In 2007 Rebecca Foust’s book Dark Card won the Robert Phillips Poetry Chapbook Prize (Texas Review Press), and her full-length manuscript was a finalist for Poetry’s Emily Dickinson First Book Award. A finalist in five competitions, a second chapbook, Mom’s Canoe, won the Robert Phillips Poetry Prize in 2008. Foust’s recent poetry was nominated for two Pushcart Awards and appears or is forthcoming in Atlanta Review, Margie, North American Review, Nimrod, Spoon River Poetry Review, and others.
“Rebecca Foust’s work is beginning to garner attention. I found these poems astonishingly strong and beautiful. It’s not common for me to find an unpublished collection of poems as good as this one.” —Susan Griffin
Painting the Christmas Trees
Joe Weil
In Painting the Christmas Trees, Joe Weil explores the meaning of neighborhood, both its rootedness and its transience in terms of the port city of Elizabeth, New Jersey, in which he was formed as a poet. His work mixes different registers of language, from the Rust Belt working class speech of his family and friends to the poetic influences of his first reading: Roethke, Williams, Stevens, and Yeats. His Irish Catholic working class upbringing instills his poetry with a sense of communion. The poems in this book are anchored to the loss and the brio of people he has known and worked among both as a toolmaker and as a poet. He is essentially a spiritual comic in so far as his interest lies as much with the vitally ugly and broken as it does with the smoothly eloquent. Unlike many volumes of poetry, Painting the Christmas Trees is full of characters, not unlike a novel. Weil believes a poet should reclaim the name of storyteller. He is not ashamed to be one.

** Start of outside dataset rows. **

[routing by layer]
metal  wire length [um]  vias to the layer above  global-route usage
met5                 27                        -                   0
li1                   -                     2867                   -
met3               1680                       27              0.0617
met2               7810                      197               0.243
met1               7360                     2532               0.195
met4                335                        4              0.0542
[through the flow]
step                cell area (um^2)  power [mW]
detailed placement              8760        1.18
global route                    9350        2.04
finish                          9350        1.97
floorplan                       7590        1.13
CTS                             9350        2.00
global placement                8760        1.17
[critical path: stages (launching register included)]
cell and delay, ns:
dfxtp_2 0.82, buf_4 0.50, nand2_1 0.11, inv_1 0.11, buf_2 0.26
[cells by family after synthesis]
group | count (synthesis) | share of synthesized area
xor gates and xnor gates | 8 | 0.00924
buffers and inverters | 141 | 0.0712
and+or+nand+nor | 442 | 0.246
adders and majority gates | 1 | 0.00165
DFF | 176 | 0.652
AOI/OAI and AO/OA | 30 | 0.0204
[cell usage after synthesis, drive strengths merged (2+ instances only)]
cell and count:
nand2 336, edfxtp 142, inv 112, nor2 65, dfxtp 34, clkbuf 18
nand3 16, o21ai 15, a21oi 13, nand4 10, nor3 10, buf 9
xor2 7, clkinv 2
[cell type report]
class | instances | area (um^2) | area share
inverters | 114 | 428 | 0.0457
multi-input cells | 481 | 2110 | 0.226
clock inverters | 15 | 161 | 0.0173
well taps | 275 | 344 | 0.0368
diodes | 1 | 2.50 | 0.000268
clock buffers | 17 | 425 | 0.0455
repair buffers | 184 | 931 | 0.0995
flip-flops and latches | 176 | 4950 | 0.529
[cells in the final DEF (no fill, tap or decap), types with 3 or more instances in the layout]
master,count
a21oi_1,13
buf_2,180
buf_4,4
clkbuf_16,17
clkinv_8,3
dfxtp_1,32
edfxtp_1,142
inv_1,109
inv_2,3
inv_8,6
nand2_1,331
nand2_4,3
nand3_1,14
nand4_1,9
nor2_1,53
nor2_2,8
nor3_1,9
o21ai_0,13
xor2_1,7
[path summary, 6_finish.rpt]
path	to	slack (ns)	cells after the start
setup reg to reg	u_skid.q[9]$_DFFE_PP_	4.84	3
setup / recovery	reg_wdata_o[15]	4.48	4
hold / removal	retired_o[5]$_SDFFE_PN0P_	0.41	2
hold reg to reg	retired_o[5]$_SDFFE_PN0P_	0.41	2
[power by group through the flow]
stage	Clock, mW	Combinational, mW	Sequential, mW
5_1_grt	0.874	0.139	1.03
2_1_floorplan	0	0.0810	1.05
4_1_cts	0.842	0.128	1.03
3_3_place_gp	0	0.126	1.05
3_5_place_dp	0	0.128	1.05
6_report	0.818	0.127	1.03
## src/rtl/iob_ila_capture_mc.sv

```systemverilog
// rtl/iob_ila_capture_mc.sv - ILA ring-buffer capture engine with pre-trigger window and maskable edge/level triggers
module iob_ila_capture_mc #(
  parameter int SIGNAL_W  = 32,
  parameter int TRIGGER_W = 8,
  parameter int BUFFER_W  = 4,
  parameter int DATA_W    = 32,
  parameter int SEL_W     = (((SIGNAL_W + DATA_W - 1) / DATA_W) > 1) ?
                            $clog2((SIGNAL_W + DATA_W - 1) / DATA_W) : 1
) (
  input  logic                 clk_i,
  input  logic                 cke_i,
  input  logic                 rst_n_i,
  input  logic [SIGNAL_W-1:0]  signal_i,
  input  logic [TRIGGER_W-1:0] trigger_i,
  input  logic                 sample_en_i,
  input  logic                 arm_i,
  input  logic                 abort_i,
  input  logic [TRIGGER_W-1:0] trig_mask_i,
  input  logic [TRIGGER_W-1:0] trig_negate_i,
  input  logic [TRIGGER_W-1:0] trig_edge_i,
  input  logic                 trig_and_i,
  input  logic [BUFFER_W-1:0]  pretrig_i,
  input  logic [BUFFER_W-1:0]  rd_addr_i,
  input  logic [SEL_W-1:0]     rd_sel_i,
  output logic [DATA_W-1:0]    rd_data_o,
  output logic [2:0]           state_o,
  output logic [BUFFER_W:0]    n_samples_o,
  output logic [BUFFER_W-1:0]  trig_pos_o,
  output logic                 done_o
);

  localparam int D       = 1 << BUFFER_W;
  localparam int N_WORDS = (SIGNAL_W + DATA_W - 1) / DATA_W;
  localparam int N_SEL   = 1 << SEL_W;
  localparam logic [BUFFER_W:0]   FULL = (BUFFER_W + 1)'(D);
  localparam logic [BUFFER_W-1:0] LAST = BUFFER_W'(D - 1);

  typedef enum logic [2:0] {
    S_IDLE = 3'd0,
    S_PRE  = 3'd1,
    S_WAIT = 3'd2,
    S_POST = 3'd3,
    S_DONE = 3'd4
  } state_t;

  state_t                state;
  logic [BUFFER_W-1:0]   wp;
  logic [BUFFER_W-1:0]   pre_len;
  logic [BUFFER_W-1:0]   post_cnt;
  logic [BUFFER_W-1:0]   post_init;
  logic [BUFFER_W:0]     count;
  logic [BUFFER_W:0]     cnt_inc;
  logic [TRIGGER_W-1:0]  prev;
  logic [TRIGGER_W-1:0]  t;
  logic [TRIGGER_W-1:0]  hit;
  logic                  fire;
  logic                  qual;
  logic                  capturing;
  logic [BUFFER_W-1:0]   oldest;
  logic [BUFFER_W-1:0]   rd_phys;
  logic [SIGNAL_W-1:0]   mem [D];
  logic [N_WORDS*DATA_W-1:0] rd_padded;
  logic [DATA_W-1:0]     words [N_SEL];

  // Trigger qualification, saturating count and logical-to-physical read mapping
  always_comb begin
    t         = trigger_i ^ trig_negate_i;
    hit       = t & (~trig_edge_i | ~prev);
    if (trig_and_i)
      fire = (trig_mask_i != '0) && ((hit & trig_mask_i) == trig_mask_i);
    else
      fire = |(hit & trig_mask_i);
    qual      = cke_i & sample_en_i;
    capturing = (state == S_PRE) || (state == S_WAIT) || (state == S_POST);
    cnt_inc   = (count == FULL) ? count : count + (BUFFER_W + 1)'(1);
    post_init = LAST - pre_len;
    oldest    = (count == FULL) ? wp : '0;
    rd_phys   = oldest + rd_addr_i;
    rd_padded = '0;
    rd_padded[SIGNAL_W-1:0] = mem[rd_phys];
  end

  // Split the sample into readout words; selects past the last word read as zero
  for (genvar g = 0; g < N_SEL; g++) begin : g_word
    if (g < N_WORDS) begin : g_real
      assign words[g] = rd_padded[g*DATA_W +: DATA_W];
    end else begin : g_pad
      assign words[g] = '0;
    end
  end

  // Sample RAM: written only on qualified samples while capturing; never reset
  always_ff @(posedge clk_i) begin
    if (rst_n_i && qual && capturing && !abort_i)
      mem[wp] <= signal_i;
  end

  // Capture FSM, pointers, trigger history and registered read port
  always_ff @(posedge clk_i) begin
    if (!rst_n_i) begin
      state      <= S_IDLE;
      wp         <= '0;
      count      <= '0;
      post_cnt   <= '0;
      pre_len    <= '0;
      prev       <= '0;
      trig_pos_o <= '0;
      rd_data_o  <= '0;
      done_o     <= 1'b0;
    end else if (cke_i) begin
      rd_data_o <= words[rd_sel_i];
      if (qual)
        prev <= t;
      if (abort_i) begin
        state  <= S_IDLE;
        done_o <= 1'b0;
      end else begin
        case (state)
          S_IDLE, S_DONE: begin
            if (arm_i) begin
              pre_len    <= pretrig_i;
              trig_pos_o <= pretrig_i;
              wp         <= '0;
              count      <= '0;
              done_o     <= 1'b0;
              if (pretrig_i == '0) state <= S_WAIT;
              else                 state <= S_PRE;
            end
          end
          S_PRE: begin
            if (qual) begin
              wp    <= wp + 1'b1;
              count <= cnt_inc;
              if (cnt_inc == {1'b0, pre_len})
                state <= S_WAIT;
            end
          end
          S_WAIT: begin
            if (qual) begin
              wp    <= wp + 1'b1;
              count <= cnt_inc;
              if (fire) begin
                post_cnt <= post_init;
                if (post_init == '0) begin
                  state  <= S_DONE;
                  done_o <= 1'b1;
                end else begin
                  state <= S_POST;
                end
              end
            end
          end
          S_POST: begin
            if (qual) begin
              wp       <= wp + 1'b1;
              count    <= cnt_inc;
              post_cnt <= post_cnt - 1'b1;
              if (post_cnt == BUFFER_W'(1)) begin
                state  <= S_DONE;
                done_o <= 1'b1;
              end
            end
          end
          default: state <= S_IDLE;
        endcase
      end
    end
  end

  assign state_o     = state;
  assign n_samples_o = count;

endmodule

```

## config.mk

```make
export PLATFORM = sky130hd
export DESIGN_NAME = iob_ila_capture_mc
export DESIGN_NICKNAME = d
export VERILOG_FILES = /design/src/rtl/iob_ila_capture_mc.sv
export SDC_FILE = /design/constraint.sdc
export NUM_CORES = 1
export LEC_CHECK = 0
export CAP_MARGIN = 20
export CORE_MARGIN = 3
export CORE_UTILIZATION = 55
export DETAILED_ROUTE_END_ITERATION = 7
export PLACE_DENSITY = 0.73
export SLEW_MARGIN = 15
export SYNTH_ARGS = -nofsm -noshare
export SYNTH_HDL_FRONTEND = slang
export SYNTH_SLANG_ARGS = --single-unit
```

## constraint.sdc

```tcl
create_clock -name clk_i -period 5.99 [get_ports clk_i]
set_clock_uncertainty 0.15 [all_clocks]
set_input_delay 1.4975 -clock clk_i [delete_from_list [all_inputs] [get_ports clk_i]]
set_output_delay 1.4975 -clock clk_i [all_outputs]
set_load 0.05 [all_outputs]
```

Word-level counts from Yosys, hierarchy flattened
Memory sizes are Yosys's and may differ from the RTL's.
Cells that the tools add are included.
Widths: inputs -> output; s select.
{"block": "word_totals", "ff_bits": 61, "ramBits": 512, "inputBits": 80, "output_inout_bits": 45, "wordCells": 105, "mem_count": 1}
{"name": "mem", "words": 16, "width": 32, "read_ports": 1, "rd_ports_with_merged_regs": 0, "wr": 1, "line": "61", "source": "logic [SIGNAL_W-1:0] mem [D];"}
{"block": "classes", "add_sub_neg": 5, "order_cmp": 1, "n_eq_ne": 21, "muxes": 37, "n_bitwise": 9, "n_reduce_logical": 23}
{"cell": "$mux 32", "n": 3}
{"cell": "$mux 3", "n": 9}
{"cell": "$mux 4", "n": 6}
{"cell": "$and 8x8->8", "n": 2}
{"cell": "$not 8->8", "n": 2}
{"cell": "$pmux 4 s2", "n": 2}
{"cell": "$reduce_and 8->1", "n": 2}
{"cell": "$mux 5", "n": 3}
{"cell": "$ne 3x3->1 const B", "n": 5}
{"cell": "$pmux 3 s4", "n": 1}
{"cell": "$mux 1", "n": 10}
{"cell": "$pmux 5 s2", "n": 1}
{"cell": "$ne 3x2->1 const B", "n": 3}
{"cell": "$eq 8x8->1", "n": 1}
{"cell": "$logic_not 4->1", "n": 2}
{"cell": "$ne 2x2->1 const B", "n": 4}
{"cell": "$or 8x8->8", "n": 1}
{"cell": "$reduce_bool 8->1", "n": 1}
{"cell": "$reduce_or 8->1", "n": 1}
{"cell": "$xor 8x8->8", "n": 1}
{"cell": "$eq 3x2->1 const B", "n": 2}
{"cell": "$reduce_and 6->1", "n": 1}
{"cell": "$add 5x1->5 const B", "n": 1}
{"cell": "$eq 5x4->1", "n": 1}
{"cell": "26 further kinds", "n": 31}

Longest topological paths before layout
{"block": "logic_depth", "depth_word": 11, "depth_mapped": 15, "ltp_nobuf": 12}

Least setup slack after synthesis
Ideal clock, no wire load.
{"block": "synth_path", "kind": "in2reg", "startpoint": "input cke_i", "endpoint": "memory mem[0][0], enable pin", "setup_ns": 0.461, "arrival_time_ns": 4.844, "required_time_ns": 5.379, "path_slack_ns": 0.535, "path_stages": 6, "n_path_buf": 2, "path_cell_list": "buf_2 > nand2_1 > nor4_1 > clkbuf_1 > nand3_1 > nor3_1"}
{"block": "synth_between", "elab_chain_len": 6}
{"element": "start: declaration", "line": "11", "source": "input logic cke_i,"}
{"element": "$and 1x1->1", "line": "73", "source": "qual = cke_i & sample_en_i;"}
{"element": "$logic_and 1x1->1 (3 in a row)", "line": "94", "source": "if (rst_n_i && qual && capturing && !abort_i)"}
{"element": "$mux 1", "line": "94"}
{"element": "$mux 1 (implied by the code)", "line": "95", "source": "mem[wp] <= signal_i;"}
{"element": "end: declaration", "line": "61"}
No other way between the ends.

Worst setup path after layout
{"block": "layout_path", "startpoint": "input rd_addr_i[0]", "endpoint": "register rd_data_o[1]"}
{"block": "layout_between", "elab_chain_len": 5}
{"element": "start: declaration", "line": "23", "source": "input logic [BUFFER_W-1:0] rd_addr_i,"}
{"element": "$add 4x4->4", "line": "78", "source": "rd_phys = oldest + rd_addr_i;"}
{"element": "$mem_v2 16x32"}
{"element": "$mux 32 (implied by the code) (3 in a row)", "line": "111", "source": "rd_data_o <= words[rd_sel_i];"}
{"element": "end signal: assignment", "line": "111"}
{"element": "end: declaration", "line": "25", "source": "output logic [DATA_W-1:0] rd_data_o,"}
No other way between the ends. The select of a mux whose other input is x is not followed.
A chain may end at the register's enable or synchronous reset.

==> impl_metrics.csv <==
group,metric,value,unit
status,status,"completed",
synth,async_flop_share,0,
sta,fin_tns_setup,0,ns
routing,viasPerCell,6.15,
layout,nFillCells,2690,
floorplan,num_rows,73,
sta,rsz0062_at_grt,"false",
layout,syn_to_final_growth,17.8,%
setup_path,max_stage_delay,1.10,ns
sta,hold_violations,0,
synth,ys.flop_type,"edfxtp_1",
placement,dp.final_hpwl,26100,um
sta,finalMaxSlewViolations,0,
clock_tree,insertion_delay,0.60,ns
synth,synth.avg_cell_area,18.1,um^2
layout,drive_above_1_share,0.197,
synth,yosys.area.top_type_share,0.679,
sta,min_period,4.47,ns
flow_run,maxCapViolations,0,
grt,grt_antenna_before_repair,2,
setup_path,crit_buf_inv,2,
clock_tree,hold_buffers,0,
synth,synth-seq-area-share,0.733,
routing,num_vias,12100,
setup_path,setup.worst_path.end_class,"flop",
layout,antennaDiodeCount,0,
setup_path,worstPathRequired,6.33,ns
grt,grt_usage,0.232,
setup_path,critical_path_class,"in -> reg",
placement,gp_congestion,0.803,
clock_tree,ctsResizeCount,0,
clock_tree,clk_path_buf_depth,3,
synth,synth_area,22600,um^2
grt,grt_overflow_total,0,
placement,placement.io_buffers,124,
layout,nNetsFinal,1490,
sta,setup_viol,0,
pwr,leakage,8.55,nW
setup_path,worstPathCellList,"clkdlybuf4s50_1 > ha_4 > fa_4 > buf_12 > mux4_2 > and2_1 > a211oi_1 > a31oi_1 > a21oi_1 > nor2_1",
grt,grt_pass1_wl,76600,um
clock_tree,path_clk_slew,0.06,ns
floorplan,ioPinCount,125,
floorplan,dieArea,43600,um^2
synth,synth.distinct_cells,54,
routing,drt_iter0_drc,1409,
floorplan,die_w,209,um
clock_tree,numCtsBuffers,54,
min_path,hold_class,"reg -> reg",
setup_path,cp.arrival,4.80,ns
clock_tree,clkSinkCount,573,
clock_tree,cts_tree,"yes",
clock_tree,postCtsSetupRepairBufs,0,
floorplan,start_util,0.563,
floorplan,core,40200,um^2
grt,grt_pass1_vias,12400,
clock_tree,cts-root-buf,"clkbuf_16",
setup_path,cpLargestDelayFamily,"adder cells",
routing,wl_per_cell,25.5,um
routing,route.detailed.drc,0,
setup_path,crit_path_start_kind,"input pin",
clock_tree,htree_num_levels,2,
synth,ys.warnings.count,0,
sta,fmax,0.224,GHz
setup_path,slowest_stage,"fa_4",
pwr,ir_worst_vdd,0.000248,V
sta,slew_headroom,0.244,
synth,synth_fp_nets,1344,
placement,dpl_cell_area,24800,um^2
sta,timing.final.crit_share,0.746,
routing,drt_wl_total,50200,um
synth,yosysMostFrequentCell,"edfxtp_1",
synth,synthTopCellsByArea,"edfxtp_1 68%, mux4_2 13%, dfxtp_1 5.4%",
floorplan,die_y,209,um
routing,drtAntennaViolNets,0,
grt,grt_max_degree,65,
pwr,cellPowerDensity,316,nW/um^2
routing,first_pass_iters,5,
synth,synth_edf_count,512,
synth,syn_inst,1252,
sta,tightest_slew,1.13,ns
setup_path,worstPathMaxFanout,55,
synth,synth_seq_cells,573,
synth,ys_top_cells_by_count,"512 x edfxtp_1, 128 x mux4_2, 80 x nor2_1, 75 x nand2_1, 61 x dfxtp_1",
layout,stdcell_area,26700,um^2
synth,yosys.area.top_type,"edfxtp_1",
-- per-layer routing --
metal,GRT usage,wire (um),vias to the layer above
met2,0.368,24400,484
met3,0.0492,4260,81
met5,0,31,-
met1,0.338,20600,6249
li1,-,-,5285
met4,0.0566,955,4
-- power breakdown --
| part | switching, mW | internal, mW |
|---|---|---|
| logic | 0.274 | 0.211 |
| clock network | 1.44 | 2.11 |
| registers | 0.0157 | 4.36 |
| total | 1.73 | 6.69 |
-- kinds of logic (layout without fill, tap and decap cells) --
| family | count (synthesis) | after routing | share of synthesized area |
|---|---|---|---|
| flip-flops | 573 | 573 | 0.733 |
| AND/OR/NAND/NOR | 276 | 276 | 0.0598 |
| AO/OA/AOI/OAI | 154 | 154 | 0.0452 |
| multiplexers | 136 | 136 | 0.131 |
| buffers and inverters | 80 | 270 | 0.0150 |
| XOR/XNOR | 21 | 21 | 0.00879 |
| adder cells (fa/ha/maj) | 12 | 12 | 0.00697 |
-- worst paths after layout --
| path | from | depth (start not counted) | slack (ns) | end |
|---|---|---|---|---|
| worst max register to register | n_samples_o[0]$_SDFFE_PN0P_ | 14 | 1.63 | rd_data_o[1]$_SDFFE_PN0P_ |
| worst min-delay path | prev[0]$_SDFFE_PN0P_ | 2 | 0.35 | prev[0]$_SDFFE_PN0P_ |
| worst max-delay path | rd_addr_i[0] | 10 | 1.52 | rd_data_o[1]$_SDFFE_PN0P_ |
| worst min register to register | prev[0]$_SDFFE_PN0P_ | 2 | 0.35 | prev[0]$_SDFFE_PN0P_ |
-- state kept, by name, summed over array words and instances (netlist names) --
signal	flops
done_o	1
mem	512
n_samples_o	5
post_cnt	4
pre_len	4
prev	8
rd_data_o	32
state_o	3
wp	4
-- tightest hold or removal path, delay by kind of cell, from the launching register on --
kind               cells  cell delay [ns]
DFF                    1             0.30
AOI/OAI and AO/OA      1             0.05
and+or+nand+nor        1             0.10
-- area by class of cell --
class / instances / area, um^2 / area share
inverters: 9 / 33.8 / 0.00127
repair buffers: 161 / 1650 / 0.0619
clock buffers: 75 / 1510 / 0.0567
flip-flops and latches: 573 / 16600 / 0.622
well taps: 525 / 657 / 0.0246
multi-input cells: 599 / 5870 / 0.220
clock inverters: 25 / 348 / 0.0130
-- metrics by stage --
stage	std cells	total power [mW]	worst slack [ns]	hold slack, ns	utilization
final	1967	8.42	1.52	0.347	0.663
after global routing	1967	8.67	1.41	0.367	0.663
after CTS	1967	8.47	1.59	0.349	0.663
after detailed placement	1867	4.95	0.961	0.342	0.617
after global placement	1867	4.94	1.01	0.331	0.617
after floorplan	1252	4.75	0.535	0.313	-
-- cell usage in the layout (no fill, tap or decap), drive strengths merged, types with 2 or more instances in the layout --
master,n
dfxtp,61
nor2,80
clkinvlp,2
nor4,5
buf,38
nand4,5
or3b,3
nand3,9
a31oi,34
nand2,75
nor3,8
o41ai,2
clkdlybuf4s50,123
and2,43
or3,2
a21oi,45
bufinv,8
o21ai,11
a211o,3
a21o,3
a41oi,2
ha,11
nand2b,4
xor2,6
mux2i,8
inv,11
or4,2
nor2b,34
xnor2,14
a211oi,41
edfxtp,512
mux4,128
a22oi,3
clkbuf,75
clkinv,13
No activity file was read; power rests on OpenSTA's default activity.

Joe Weil was born and raised in Elizabeth, New Jersey. At the age of twenty he dropped out of Rutgers and became a toolmaker in order to help out his family. Weil remained a toolmaker for twenty years while writing and publishing his poems, building a reputation on the New Jersey/NewYork poetry scene. He is now an instructor in the graduate and undergraduate creative writing departments at SUNY, Binghamton. His previous books include In Praise We Enter, A Portable Winter, and The Pursuit of Happiness.
Taking the Switchback
Stephen Gardner
Taking the Switchback is a collection of poems that stretches across North America, from the Rockies to the beaches of South Carolina, touching many places in between. It is a book that peers into the hearts of individuals, into the pulse of neighborhoods, and, most poignantly, into the relationships between men and women and between the human spirit and the sublime or, perhaps, the divine.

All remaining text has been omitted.